(Stored data entries)
____________
`src/rtl/priority_pkg.sv`:
```
// ---------------------------------------------------------------------------
// priority_pkg
// Shared types for the priority decoder stream and its combinational base.
//   decode_mode_t : output style of the decoder (one-hot / thermometer masks)
//   skid_state_t  : occupancy of the output register + skid register pair
// ---------------------------------------------------------------------------
package priority_pkg;

   typedef enum logic [1:0] {
      DEC_ONEHOT    = 2'd0,
      DEC_THERM_INC = 2'd1,
      DEC_THERM_EXC = 2'd2
   } decode_mode_t;

   typedef enum logic [1:0] {
      EMPTY,
      ONE,
      FULL
   } skid_state_t;

endpackage

```
`src/rtl/priority_decoder_stream_if.sv`:
```
// ---------------------------------------------------------------------------
// priority_decoder_stream_if
// Handshake bundle for priority_decoder_stream.
//   in_vld/in_rdy    : input transfer handshake
//   enc_idx/enc_vld  : encoded index payload (enc_vld=0 means "no bit set")
//   out_vld/out_rdy  : output transfer handshake
//   dec_vld          : decoded WIDTH-bit vector
//   err              : sticky out-of-range index flag
// Modports: master = producer/consumer side, slave = the decoder.
// ---------------------------------------------------------------------------
interface priority_decoder_stream_if #(
   parameter int WIDTH = 32
);
   localparam int WIDTH_LOG = $clog2(WIDTH);

   logic                 in_vld;
   logic                 in_rdy;
   logic [WIDTH_LOG-1:0] enc_idx;
   logic                 enc_vld;
   logic                 out_vld;
   logic                 out_rdy;
   logic [WIDTH-1:0]     dec_vld;
   logic                 err;

   modport master (
      output in_vld, enc_idx, enc_vld, out_rdy,
      input  in_rdy, out_vld, dec_vld, err
   );

   modport slave (
      input  in_vld, enc_idx, enc_vld, out_rdy,
      output in_rdy, out_vld, dec_vld, err
   );

endinterface

```
`src/rtl/priority_decoder_base.sv`:
```
// ---------------------------------------------------------------------------
// priority_decoder_base
// Purely combinational index -> vector decoder, counterpart of the encoder
// base. Usable standalone.
//   enc_idx_i : encoded index
//   enc_vld_i : index valid (0 -> all-zero output)
//   dec_vld_o : decoded vector, style chosen by MODE
//                 0 one-hot, 1 bits >= idx, 2 bits > idx
//   err_idx_o : enc_vld_i=1 with an index that has no bit position
// ---------------------------------------------------------------------------
module priority_decoder_base
   import priority_pkg::*;
#(
   parameter int WIDTH     = 32,
   parameter int MODE      = 0,
   localparam int WIDTH_LOG = $clog2(WIDTH)
) (
   input  logic [WIDTH_LOG-1:0] enc_idx_i,
   input  logic                 enc_vld_i,
   output logic [WIDTH-1:0]     dec_vld_o,
   output logic                 err_idx_o
);

   logic [31:0] idx_w;

   assign idx_w = 32'(enc_idx_i);

   always_comb begin
      dec_vld_o = '0;
      err_idx_o = 1'b0;
      if (enc_vld_i) begin
         // Only reachable when WIDTH is not a power of two.
         if (idx_w >= 32'(WIDTH)) begin
            err_idx_o = 1'b1;
         end else begin
            for (int i = 0; i < WIDTH; i++) begin
               case (MODE)
                  int'(DEC_ONEHOT):    dec_vld_o[i] = (32'(i) == idx_w);
                  int'(DEC_THERM_INC): dec_vld_o[i] = (32'(i) >= idx_w);
                  int'(DEC_THERM_EXC): dec_vld_o[i] = (32'(i) >  idx_w);
                  default:             dec_vld_o[i] = 1'b0;
               endcase
            end
         end
      end
   end

endmodule

```
`src/rtl/priority_decoder_stream.sv`:
```
// ---------------------------------------------------------------------------
// priority_decoder_stream
// Streaming wrapper around priority_decoder_base: decodes each accepted
// index into a WIDTH-bit vector with one cycle of latency, behind a
// two-entry (output register + skid register) buffer so in_rdy can be a
// flop while still sustaining one transfer per cycle.
//   clk : clock, rising edge
//   rst : synchronous active-high reset
//   bus : priority_decoder_stream_if.slave
//         in_vld/in_rdy/enc_idx/enc_vld in, out_vld/out_rdy/dec_vld out,
//         err sticky until reset
// ---------------------------------------------------------------------------
module priority_decoder_stream
   import priority_pkg::*;
#(
   parameter int WIDTH = 32,
   parameter int MODE  = 0
) (
   input logic                         clk,
   input logic                         rst,
   priority_decoder_stream_if.slave    bus
);

   skid_state_t       state_q, state_d;
   logic [WIDTH-1:0]  out_q, out_d;
   logic [WIDTH-1:0]  skid_q, skid_d;
   logic              in_rdy_q;
   logic              err_q, err_d;

   logic [WIDTH-1:0]  dec_w;
   logic              err_idx_w;
   logic              in_xfer;
   logic              out_xfer;

   priority_decoder_base #(
      .WIDTH (WIDTH),
      .MODE  (MODE)
   ) u_base (
      .enc_idx_i (bus.enc_idx),
      .enc_vld_i (bus.enc_vld),
      .dec_vld_o (dec_w),
      .err_idx_o (err_idx_w)
   );

   assign in_xfer  = bus.in_vld & in_rdy_q;
   assign out_xfer = (state_q != EMPTY) & bus.out_rdy;

   always_comb begin
      state_d = state_q;
      out_d   = out_q;
      skid_d  = skid_q;
      err_d   = err_q | (in_xfer & err_idx_w);
      case (state_q)
         EMPTY: begin
            if (in_xfer) begin
               state_d = ONE;
               out_d   = dec_w;
            end
         end
         ONE: begin
            case ({in_xfer, out_xfer})
               2'b10: begin
                  // Consumer stalled: park the new word behind the output.
                  state_d = FULL;
                  skid_d  = dec_w;
               end
               2'b11:   out_d   = dec_w;
               2'b01:   state_d = EMPTY;
               default: ;
            endcase
         end
         FULL: begin
            // in_rdy is low here, so only the output side can move.
            if (out_xfer) begin
               state_d = ONE;
               out_d   = skid_q;
            end
         end
         default: state_d = EMPTY;
      endcase
   end

   always_ff @(posedge clk) begin
      if (rst) begin
         state_q  <= EMPTY;
         out_q    <= '0;
         in_rdy_q <= 1'b1;
         err_q    <= 1'b0;
      end else begin
         state_q  <= state_d;
         out_q    <= out_d;
         // Registered ready: no combinational path from out_rdy.
         in_rdy_q <= (state_d != FULL);
         err_q    <= err_d;
      end
   end

   // Skid contents are only meaningful in FULL, so no reset is needed.
   always_ff @(posedge clk) begin
      skid_q <= skid_d;
   end

   assign bus.in_rdy  = in_rdy_q;
   assign bus.out_vld = (state_q != EMPTY);
   assign bus.dec_vld = out_q;
   assign bus.err     = err_q;

   a_idx_known : assert property (@(posedge clk) disable iff (rst)
      bus.in_vld |-> !$isunknown({bus.enc_idx, bus.enc_vld}));

   a_in_stable : assert property (@(posedge clk) disable iff (rst)
      (bus.in_vld && !bus.in_rdy) |=>
         (bus.in_vld && $stable(bus.enc_idx) && $stable(bus.enc_vld)));

   a_out_hold : assert property (@(posedge clk) disable iff (rst)
      (bus.out_vld && !bus.out_rdy) |=> (bus.out_vld && $stable(bus.dec_vld)));

endmodule

```
`src/flat_wrapper.sv`:
```
// flat-port wrapper written by rule: the top's interface ports become plain ports
module priority_decoder_stream_flat import priority_pkg::*;
#(
   parameter int WIDTH = 32,
   parameter int MODE  = 0
)
  (clk, rst, bus_in_vld, bus_enc_idx, bus_enc_vld, bus_out_rdy, bus_in_rdy, bus_out_vld, bus_dec_vld, bus_err);
  priority_decoder_stream_if #(.WIDTH(WIDTH)) bus_i ();
  input logic clk;
  input logic rst;
  input wire logic [$bits(bus_i.in_vld)-1:0] bus_in_vld;
  input wire logic [$bits(bus_i.enc_idx)-1:0] bus_enc_idx;
  input wire logic [$bits(bus_i.enc_vld)-1:0] bus_enc_vld;
  input wire logic [$bits(bus_i.out_rdy)-1:0] bus_out_rdy;
  output wire logic [$bits(bus_i.in_rdy)-1:0] bus_in_rdy;
  output wire logic [$bits(bus_i.out_vld)-1:0] bus_out_vld;
  output wire logic [$bits(bus_i.dec_vld)-1:0] bus_dec_vld;
  output wire logic [$bits(bus_i.err)-1:0] bus_err;
  assign bus_i.in_vld = bus_in_vld;
  assign bus_i.enc_idx = bus_enc_idx;
  assign bus_i.enc_vld = bus_enc_vld;
  assign bus_i.out_rdy = bus_out_rdy;
  assign bus_in_rdy = bus_i.in_rdy;
  assign bus_out_vld = bus_i.out_vld;
  assign bus_dec_vld = bus_i.dec_vld;
  assign bus_err = bus_i.err;
  priority_decoder_stream #(.WIDTH(WIDTH), .MODE(MODE)) u_core (.clk(clk), .rst(rst), .bus(bus_i));
endmodule
```
### src/rtl/csr_dmw_regs.sv
// LoongArch DMW0/DMW1 CSR storage with read port, valid/ready write port and post-write settle window.
// Optional: define CSR_DMW_XCHG_EN to honour wr_mask (csrxchg); otherwise writes are full-width.
module csr_dmw_regs #(
    parameter int unsigned SETTLE_CYCLES = 2,
    parameter logic [13:0] DMW0_ADDR     = 14'h180,
    parameter logic [13:0] DMW1_ADDR     = 14'h181
) (
    input  logic        clk,
    input  logic        rst,
    input  logic [13:0] csr_rd_addr,
    output logic [31:0] csr_rd_data,
    input  logic        wr_valid,
    output logic        wr_ready,
    input  logic [13:0] wr_addr,
    input  logic [31:0] wr_data,
    input  logic [31:0] wr_mask,
    output logic        dmw0_plv0,
    output logic        dmw0_plv3,
    output logic [1:0]  dmw0_mat,
    output logic [2:0]  dmw0_pseg,
    output logic [2:0]  dmw0_vseg,
    output logic        dmw1_plv0,
    output logic        dmw1_plv3,
    output logic [1:0]  dmw1_mat,
    output logic [2:0]  dmw1_pseg,
    output logic [2:0]  dmw1_vseg,
    output logic        dmw_stable,
    output logic        dmw_changed
);

    // Bits 31:29, 27:25, 5:4, 3 and 0 are the only implemented fields.
    localparam logic [31:0] IMPL_MASK   = 32'hEE00_0039;
    localparam logic [0:0]  StIdle      = 1'b0;
    localparam logic [0:0]  StSettle    = 1'b1;
    localparam logic [3:0]  SETTLE_INIT = 4'(SETTLE_CYCLES);

    logic [31:0] dmw0_q, dmw0_d;
    logic [31:0] dmw1_q, dmw1_d;
    logic [0:0]  state_q, state_d;
    logic [3:0]  cnt_q, cnt_d;
    logic        changed_q, changed_d;
    logic        wr_fire;
    logic        hit0, hit1;
    logic [31:0] eff_mask;

`ifdef CSR_DMW_XCHG_EN
    assign eff_mask = wr_mask;
`else
    logic unused_wr_mask;
    assign unused_wr_mask = ^wr_mask;
    assign eff_mask       = '1;
`endif

    assign wr_ready = (state_q == StIdle);
    assign wr_fire  = wr_valid & wr_ready;
    assign hit0     = (wr_addr == DMW0_ADDR);
    assign hit1     = (wr_addr == DMW1_ADDR);

    always_comb begin
        dmw0_d    = dmw0_q;
        dmw1_d    = dmw1_q;
        changed_d = wr_fire & (hit0 | hit1);
        if (wr_fire && hit0) begin
            dmw0_d = ((dmw0_q & ~eff_mask) | (wr_data & eff_mask)) & IMPL_MASK;
        end
        if (wr_fire && hit1) begin
            dmw1_d = ((dmw1_q & ~eff_mask) | (wr_data & eff_mask)) & IMPL_MASK;
        end
    end

    // A zero-length settle keeps the FSM in idle so writes can go back-to-back.
    always_comb begin
        state_d = state_q;
        cnt_d   = cnt_q;
        case (state_q)
            StIdle: begin
                if (changed_d && (SETTLE_CYCLES != 0)) begin
                    state_d = StSettle;
                    cnt_d   = SETTLE_INIT;
                end
            end
            StSettle: begin
                if (cnt_q <= 4'd1) begin
                    state_d = StIdle;
                    cnt_d   = 4'd0;
                end else begin
                    cnt_d = cnt_q - 4'd1;
                end
            end
            default: begin
                state_d = StIdle;
                cnt_d   = 4'd0;
            end
        endcase
    end

    always_ff @(posedge clk or posedge rst) begin
        if (rst) begin
            dmw0_q    <= 32'd0;
            dmw1_q    <= 32'd0;
            state_q   <= StIdle;
            cnt_q     <= 4'd0;
            changed_q <= 1'b0;
        end else begin
            dmw0_q    <= dmw0_d;
            dmw1_q    <= dmw1_d;
            state_q   <= state_d;
            cnt_q     <= cnt_d;
            changed_q <= changed_d;
        end
    end

    always_comb begin
        csr_rd_data = 32'd0;
        if (csr_rd_addr == DMW0_ADDR) begin
            csr_rd_data = dmw0_q;
        end else if (csr_rd_addr == DMW1_ADDR) begin
            csr_rd_data = dmw1_q;
        end
    end

    assign dmw_stable  = (state_q == StIdle);
    assign dmw_changed = changed_q;

    assign dmw0_plv0 = dmw0_q[0];
    assign dmw0_plv3 = dmw0_q[3];
    assign dmw0_mat  = dmw0_q[5:4];
    assign dmw0_pseg = dmw0_q[27:25];
    assign dmw0_vseg = dmw0_q[31:29];
    assign dmw1_plv0 = dmw1_q[0];
    assign dmw1_plv3 = dmw1_q[3];
    assign dmw1_mat  = dmw1_q[5:4];
    assign dmw1_pseg = dmw1_q[27:25];
    assign dmw1_vseg = dmw1_q[31:29];

endmodule
### config.mk
export PLATFORM = sky130hd
export DESIGN_NAME = csr_dmw_regs
export DESIGN_NICKNAME = d
export VERILOG_FILES = /design/src/rtl/csr_dmw_regs.sv
export SDC_FILE = /design/constraint.sdc
export NUM_CORES = 1
export LEC_CHECK = 0
export CAP_MARGIN = 10
export CORE_UTILIZATION = 28
export DETAILED_ROUTE_END_ITERATION = 12
export PLACE_DENSITY = 0.78
export SKIP_CTS_REPAIR_TIMING = 1
export SLEW_MARGIN = 40
export SYNTH_ARGS = -nofsm -noshare
export SYNTH_HDL_FRONTEND = slang
export SYNTH_SLANG_ARGS = --single-unit
### constraint.sdc
create_clock -name clk -period 1.7 [get_ports clk]
set_input_delay 0.34 -clock clk [delete_from_list [all_inputs] [get_ports clk]]
set_output_delay 0.34 -clock clk [all_outputs]
set_load 0.03 [all_outputs]
==> impl_metrics.json <==
{
  "diodes": 0,
  "syn_avg_cell_area_um2": 11.8,
  "synth_xor_area_share_pct": 0,
  "crit_fanout": 5,
  "drt_iter0_drc": 20,
  "synth_top_family_by_area": "multiplexers",
  "ys_types": 30,
  "cts_root_buf": "clkbuf_8",
  "drc": 0,
  "grt_max_degree": 27,
  "start_util_pct": 28.9,
  "synth_simple_gate_area_share_pct": 16.2,
  "fin_crit_sh_pct": 101,
  "cts_made_buffers": 3,
  "ant_nets": 0,
  "clkPwrFrac_pct": 37.8,
  "via_per_inst": 4.58,
  "wl_um": 4510,
  "final_core_util_pct": 49.8,
  "area_delta_synth_final_pct": 71.9,
  "ys_warn_count": 0,
  "grt_pass1_wl_um": 6190,
  "cts_max_level": 1,
  "peakVddDrop_mv": 0.386,
  "setup_viol": 4,
  "finalWorstSetupSlack_ns": -0.0251,
  "die_area_um2": 6000,
  "synth_seq_cells": 26,
  "wl_per_cell_um": 15.3,
  "path_clk_slew_ns": 0.10,
  "final_cells": 295,
  "hold_viol": 0,
  "p_seq_share_pct": 44.9,
  "fin_tns_setup_ns": -0.0463,
  "total_power_mw": 1.38,
  "netlist_area_um2": 1590,
  "coreArea_um2": 5510,
  "status": "finished with violations",
  "synth_adder_area_share_pct": 1.57,
  "synth.yosys.seq_area_share_pct": 40.8,
  "synth_mux_area_share_pct": 23.4,
  "required_ns": 1.36,
  "clockBufferDepth": 2,
  "final_layout_size_suffix_gt1_share_pct": 34.1,
  "fmax_mhz": 580,
  "chipWidth_um": 77.5,
  "dp_hpwl_um": 2980,
  "synth-compound-area-share_pct": 3.61,
  "violations": "setup timing",
  "io_pins": 150,
  "core.rowCount": 27,
  "clock_latency_ns": 0.27,
  "powerDensity_nw_per_um2": 503,
  "hold_path_class": "input port to async pin",
  "cts_tree": "yes",
  "grt_util_all_layers_pct": 12.9,
  "slew_viol_final": 0,
  "fin_worst_skew_ns": 0.00316,
  "grt_remaining_overflow": 0,
  "period_minus_slack_ns": 1.73,
  "switching_share_pct": 24.4,
  "r2r_slack_ns": 0.10,
  "grt_pass1_vias": 1281,
  "antenna_found_initial": 0,
  "endpoint_kind": "output port",
  "syn_inst": 135,
  "intPower_mw": 1.04,
  "firstDrtPassIters": 4,
  "place_inst": 289,
  "die_y_um": 77.5,
  "p_comb_share_pct": 17.3,
  "io_buffers": 73,
  "via_count": 1352,
  "numClockSinks": 26,
  "rsz0062_at_grt": "yes",
  "finalNetCount": 321,
  "cp.arrival_ns": 1.39,
  "startpoint_type": "input port",
  "critical_path_class": "input port to output port",
  "cap_violations": 0,
  "p_leak_nw": 1.65,
  "power_switching_mw": 0.336,
  "gp_congestion": 0.788
}
## per-stage QoR
step	area, µm²	hold slack [ns]	setup WS, ns
floorplan	1670	0.380	-0.0628
detailed placement	2380	0.525	-0.454
finish	2740	0.417	-0.0251
global placement	2380	0.517	-0.421
CTS	2460	0.423	-0.449
global route	2740	0.448	-0.106
## final timing paths
check,start,endpoint,cells past startpoint
max,csr_rd_addr[9],csr_rd_data[5],6
max reg2reg,state_q,dmw0_q[31],4
max in group asynchronous,rst,dmw0_q[30],3
min reg2reg,dmw1_q[26],dmw1_q[26],1
min,rst,dmw0_q[4],3
min in group clk,wr_addr[12],dmw_changed,3
## synth_stat cells
master | n | area, µm²
a22oi_1 | 1 | 7.51
a41o_2 | 1 | 11.3
and4_1 | 2 | 17.5
and4bb_2 | 1 | 12.5
buf_4 | 23 | 173
buf_6 | 2 | 22.5
clkbuf_1 | 1 | 3.75
conb_1 | 1 | 3.75
dfrtp_1 | 26 | 651
ha_1 | 2 | 25.0
inv_1 | 7 | 26.3
mux2_2 | 10 | 113
mux2_4 | 10 | 150
mux2i_1 | 11 | 110
nand2_1 | 1 | 3.75
nand4_1 | 3 | 18.8
nand4_4 | 1 | 21.3
nor2_1 | 13 | 48.8
nor3_1 | 2 | 10.0
nor3b_1 | 1 | 7.51
nor4_1 | 3 | 18.8
nor4_4 | 1 | 21.3
nor4b_1 | 2 | 17.5
nor4b_2 | 1 | 15.0
nor4b_4 | 1 | 23.8
nor4bb_1 | 1 | 10.0
o2111ai_1 | 1 | 8.76
o211ai_1 | 2 | 15.0
o31ai_1 | 2 | 15.0
or3_1 | 2 | 12.5
`config.mk`:
```
export PLATFORM = sky130hd
export DESIGN_NAME = unidade_controle_jogo
export DESIGN_NICKNAME = d
export VERILOG_FILES = /design/src/rtl/unidade_controle_jogo.sv
export SDC_FILE = /design/constraint.sdc
export NUM_CORES = 1
export LEC_CHECK = 0
export CELL_PAD_IN_SITES_DETAIL_PLACEMENT = 2
export CELL_PAD_IN_SITES_GLOBAL_PLACEMENT = 2
export CORE_MARGIN = 1.5
export CORE_UTILIZATION = 29
export CTS_CLUSTER_DIAMETER = 100
export DETAILED_ROUTE_END_ITERATION = 6
export PLACE_DENSITY = 0.87
export SYNTH_ARGS = -nofsm -noshare
export SYNTH_HDL_FRONTEND = slang
export SYNTH_SLANG_ARGS = --single-unit
```
`constraint.sdc`:
```
create_clock -name clock -period 3.7 [get_ports clock]
set_input_delay 0.37 -clock clock [delete_from_list [all_inputs] [get_ports clock]]
set_output_delay 0.37 -clock clock [all_outputs]
set_load 0.005 [all_outputs]
```
===== src/rtl/cross_product_arbiter.sv =====
// cross_product_arbiter
//   Shares one pipelined signed 2-D cross-product unit among NUM_REQ requesters.
//   A round-robin arbiter grants one requester per cycle. The unit computes
//   (P1x-Rx)*(P2y-Ry) - (P2x-Rx)*(P1y-Ry) over three registered stages and
//   returns the result tagged with the owner's one-hot id, LATENCY=3 after acceptance.
// Ports
//   clk, reset      rising-edge clock, asynchronous active-high reset
//   flush           synchronous kill of all in-flight work; blocks acceptance that cycle
//   req             per-requester request; held with operands until granted
//   req_ref/p1/p2   per-requester points, packed {x,y}, COORD_W unsigned each
//   gnt             one-hot grant, combinational
//   rsp_valid       one-hot owner of the result, 1-cycle pulse
//   rsp_result      signed cross product, holds when rsp_valid=0
//   rsp_ge0         rsp_result >= 0
//   busy            any stage holds a valid operation

// Signed difference of two unsigned coordinates, one bit wider than the inputs.
module cross_product_arbiter_sdiff #(
  parameter int W = 10
) (
  input  logic [W-1:0] a,
  input  logic [W-1:0] b,
  output logic [W:0]   d
);
  assign d = {1'b0, a} - {1'b0, b};
endmodule
--- config.mk ---
export PLATFORM = sky130hd
export DESIGN_NAME = map_scanner
export DESIGN_NICKNAME = d
export VERILOG_FILES = /design/src/rtl/map_scanner.sv
export SDC_FILE = /design/constraint.sdc
export NUM_CORES = 1
export LEC_CHECK = 0
export ABC_AREA = 1
export CAP_MARGIN = 10
export CORE_ASPECT_RATIO = 0.75
export CORE_MARGIN = 4
export CORE_UTILIZATION = 58
export CTS_BUF_LIST = sky130_fd_sc_hd__clkbuf_2 sky130_fd_sc_hd__clkbuf_4 sky130_fd_sc_hd__clkbuf_8
export DETAILED_ROUTE_END_ITERATION = 6
export PLACE_DENSITY_LB_ADDON = 0.12
export SYNTH_ARGS = -nofsm -noshare
export SYNTH_HDL_FRONTEND = slang
export SYNTH_SLANG_ARGS = --single-unit
--- constraint.sdc ---
create_clock -name clock_50 -period 4.95 [get_ports clock_50]
set_clock_uncertainty 0.2 [all_clocks]
set_input_delay 0.99 -clock clock_50 [delete_from_list [all_inputs] [get_ports clock_50]]
set_output_delay 0.99 -clock clock_50 [all_outputs]
set_load 0.03 [all_outputs]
____________
About this exercise:
Lines from the entries that contain the string "wire" must be found and copied.

Task result:
  input wire logic [$bits(bus_i.in_vld)-1:0] bus_in_vld;
  input wire logic [$bits(bus_i.enc_idx)-1:0] bus_enc_idx;
  input wire logic [$bits(bus_i.enc_vld)-1:0] bus_enc_vld;
  input wire logic [$bits(bus_i.out_rdy)-1:0] bus_out_rdy;
  output wire logic [$bits(bus_i.in_rdy)-1:0] bus_in_rdy;
  output wire logic [$bits(bus_i.out_vld)-1:0] bus_out_vld;
  output wire logic [$bits(bus_i.dec_vld)-1:0] bus_dec_vld;
  output wire logic [$bits(bus_i.err)-1:0] bus_err;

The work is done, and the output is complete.